▶ [How to complete this task]
In the following material, identify every line holding the string "without" and return it.

▶ [Records provided]
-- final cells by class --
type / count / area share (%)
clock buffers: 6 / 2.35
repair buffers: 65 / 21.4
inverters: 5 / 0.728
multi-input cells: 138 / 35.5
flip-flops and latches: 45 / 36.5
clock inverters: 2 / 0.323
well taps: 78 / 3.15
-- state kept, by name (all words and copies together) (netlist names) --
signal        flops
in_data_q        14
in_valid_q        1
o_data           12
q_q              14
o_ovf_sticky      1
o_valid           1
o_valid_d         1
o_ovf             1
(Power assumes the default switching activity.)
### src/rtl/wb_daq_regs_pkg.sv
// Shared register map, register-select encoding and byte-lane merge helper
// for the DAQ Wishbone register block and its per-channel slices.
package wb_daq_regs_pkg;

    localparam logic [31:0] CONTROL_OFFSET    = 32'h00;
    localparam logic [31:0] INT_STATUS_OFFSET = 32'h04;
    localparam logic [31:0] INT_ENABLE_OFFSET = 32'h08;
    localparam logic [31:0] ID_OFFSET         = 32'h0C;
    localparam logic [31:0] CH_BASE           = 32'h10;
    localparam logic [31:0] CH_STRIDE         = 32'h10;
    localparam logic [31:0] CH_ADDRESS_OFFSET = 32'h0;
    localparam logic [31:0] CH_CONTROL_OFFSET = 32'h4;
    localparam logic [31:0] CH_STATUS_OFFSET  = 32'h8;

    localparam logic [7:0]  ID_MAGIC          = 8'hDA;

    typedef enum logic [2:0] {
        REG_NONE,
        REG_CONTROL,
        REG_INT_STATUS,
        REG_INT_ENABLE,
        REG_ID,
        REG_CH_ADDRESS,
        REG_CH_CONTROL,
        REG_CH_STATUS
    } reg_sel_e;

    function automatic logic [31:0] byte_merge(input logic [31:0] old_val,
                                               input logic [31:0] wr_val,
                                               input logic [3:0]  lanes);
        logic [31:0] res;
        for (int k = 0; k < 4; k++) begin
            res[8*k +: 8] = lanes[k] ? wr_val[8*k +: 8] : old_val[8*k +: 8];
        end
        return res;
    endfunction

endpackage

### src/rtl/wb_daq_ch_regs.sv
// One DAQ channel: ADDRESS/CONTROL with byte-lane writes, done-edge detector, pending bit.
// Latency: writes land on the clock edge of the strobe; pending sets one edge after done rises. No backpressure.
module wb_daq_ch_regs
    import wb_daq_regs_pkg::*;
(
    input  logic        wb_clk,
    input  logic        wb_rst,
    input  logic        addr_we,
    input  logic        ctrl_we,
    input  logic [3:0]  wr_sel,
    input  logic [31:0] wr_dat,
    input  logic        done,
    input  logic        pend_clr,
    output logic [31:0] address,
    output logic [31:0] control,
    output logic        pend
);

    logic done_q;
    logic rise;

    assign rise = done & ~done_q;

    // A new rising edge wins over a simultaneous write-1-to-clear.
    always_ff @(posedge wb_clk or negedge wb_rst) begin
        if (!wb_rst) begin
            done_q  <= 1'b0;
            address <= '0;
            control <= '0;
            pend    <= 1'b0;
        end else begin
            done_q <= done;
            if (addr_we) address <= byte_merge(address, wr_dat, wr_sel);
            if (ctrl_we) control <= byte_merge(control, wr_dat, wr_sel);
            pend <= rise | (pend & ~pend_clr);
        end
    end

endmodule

...

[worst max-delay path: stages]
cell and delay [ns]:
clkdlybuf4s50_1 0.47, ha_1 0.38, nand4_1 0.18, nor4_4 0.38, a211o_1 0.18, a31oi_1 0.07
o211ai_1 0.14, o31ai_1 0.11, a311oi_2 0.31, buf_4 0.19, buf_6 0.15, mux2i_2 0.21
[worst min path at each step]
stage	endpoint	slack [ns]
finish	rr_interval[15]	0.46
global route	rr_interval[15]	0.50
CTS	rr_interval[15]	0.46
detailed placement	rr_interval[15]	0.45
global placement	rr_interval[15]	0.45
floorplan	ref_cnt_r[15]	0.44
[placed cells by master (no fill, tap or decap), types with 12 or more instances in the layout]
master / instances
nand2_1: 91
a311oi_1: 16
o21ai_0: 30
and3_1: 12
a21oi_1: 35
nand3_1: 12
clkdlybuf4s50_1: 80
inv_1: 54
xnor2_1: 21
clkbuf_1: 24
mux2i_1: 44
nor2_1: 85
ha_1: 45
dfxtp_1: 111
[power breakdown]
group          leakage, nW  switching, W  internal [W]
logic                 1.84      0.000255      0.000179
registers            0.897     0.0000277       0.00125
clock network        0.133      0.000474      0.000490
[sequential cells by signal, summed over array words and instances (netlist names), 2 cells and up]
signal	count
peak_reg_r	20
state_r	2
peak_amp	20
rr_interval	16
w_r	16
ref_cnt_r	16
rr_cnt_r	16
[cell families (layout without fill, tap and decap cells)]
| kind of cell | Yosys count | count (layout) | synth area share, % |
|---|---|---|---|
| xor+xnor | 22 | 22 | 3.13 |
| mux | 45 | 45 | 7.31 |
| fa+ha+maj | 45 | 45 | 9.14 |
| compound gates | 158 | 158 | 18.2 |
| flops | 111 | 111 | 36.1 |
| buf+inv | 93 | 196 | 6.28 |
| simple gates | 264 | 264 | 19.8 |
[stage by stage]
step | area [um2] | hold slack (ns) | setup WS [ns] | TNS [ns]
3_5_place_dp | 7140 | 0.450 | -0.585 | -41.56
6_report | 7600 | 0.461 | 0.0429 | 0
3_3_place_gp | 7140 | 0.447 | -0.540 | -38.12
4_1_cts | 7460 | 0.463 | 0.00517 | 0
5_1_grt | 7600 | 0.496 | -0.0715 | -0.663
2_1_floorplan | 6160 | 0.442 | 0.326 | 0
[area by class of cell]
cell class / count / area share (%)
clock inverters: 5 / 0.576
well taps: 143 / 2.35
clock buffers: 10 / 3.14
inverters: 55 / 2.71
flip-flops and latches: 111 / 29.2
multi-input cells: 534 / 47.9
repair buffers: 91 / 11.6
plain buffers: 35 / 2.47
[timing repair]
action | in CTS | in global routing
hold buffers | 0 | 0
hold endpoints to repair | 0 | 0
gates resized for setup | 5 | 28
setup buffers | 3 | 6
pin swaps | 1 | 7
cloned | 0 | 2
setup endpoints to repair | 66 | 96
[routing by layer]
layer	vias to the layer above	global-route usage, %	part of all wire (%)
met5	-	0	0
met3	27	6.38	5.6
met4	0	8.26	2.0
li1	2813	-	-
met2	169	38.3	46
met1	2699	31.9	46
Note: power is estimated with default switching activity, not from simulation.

* * *

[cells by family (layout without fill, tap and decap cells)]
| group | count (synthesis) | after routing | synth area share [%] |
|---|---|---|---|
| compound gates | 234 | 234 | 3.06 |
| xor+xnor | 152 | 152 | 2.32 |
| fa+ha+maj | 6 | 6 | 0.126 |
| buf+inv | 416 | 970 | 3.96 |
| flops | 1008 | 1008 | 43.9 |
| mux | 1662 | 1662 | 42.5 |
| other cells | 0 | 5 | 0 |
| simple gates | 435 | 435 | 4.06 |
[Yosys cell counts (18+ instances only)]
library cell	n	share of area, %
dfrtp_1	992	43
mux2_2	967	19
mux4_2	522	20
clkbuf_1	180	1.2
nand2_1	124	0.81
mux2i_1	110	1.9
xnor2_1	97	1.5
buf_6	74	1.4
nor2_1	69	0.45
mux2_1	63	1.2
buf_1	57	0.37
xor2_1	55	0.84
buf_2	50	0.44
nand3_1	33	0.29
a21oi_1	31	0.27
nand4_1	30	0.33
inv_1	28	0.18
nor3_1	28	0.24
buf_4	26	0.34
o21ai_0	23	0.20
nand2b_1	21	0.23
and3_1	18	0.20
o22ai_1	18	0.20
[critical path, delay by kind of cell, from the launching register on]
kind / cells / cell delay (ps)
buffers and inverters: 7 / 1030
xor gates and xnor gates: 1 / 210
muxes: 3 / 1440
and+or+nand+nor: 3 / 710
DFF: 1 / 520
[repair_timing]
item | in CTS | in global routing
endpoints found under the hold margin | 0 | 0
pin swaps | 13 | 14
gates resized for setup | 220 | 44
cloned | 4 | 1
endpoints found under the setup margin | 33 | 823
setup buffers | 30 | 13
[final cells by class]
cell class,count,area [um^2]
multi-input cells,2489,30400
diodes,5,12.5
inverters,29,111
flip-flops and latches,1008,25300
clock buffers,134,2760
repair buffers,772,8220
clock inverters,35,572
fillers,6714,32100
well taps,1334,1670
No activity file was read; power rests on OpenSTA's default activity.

▶ [Solved exercise]
[cell families (layout without fill, tap and decap cells)]
[cells by family (layout without fill, tap and decap cells)]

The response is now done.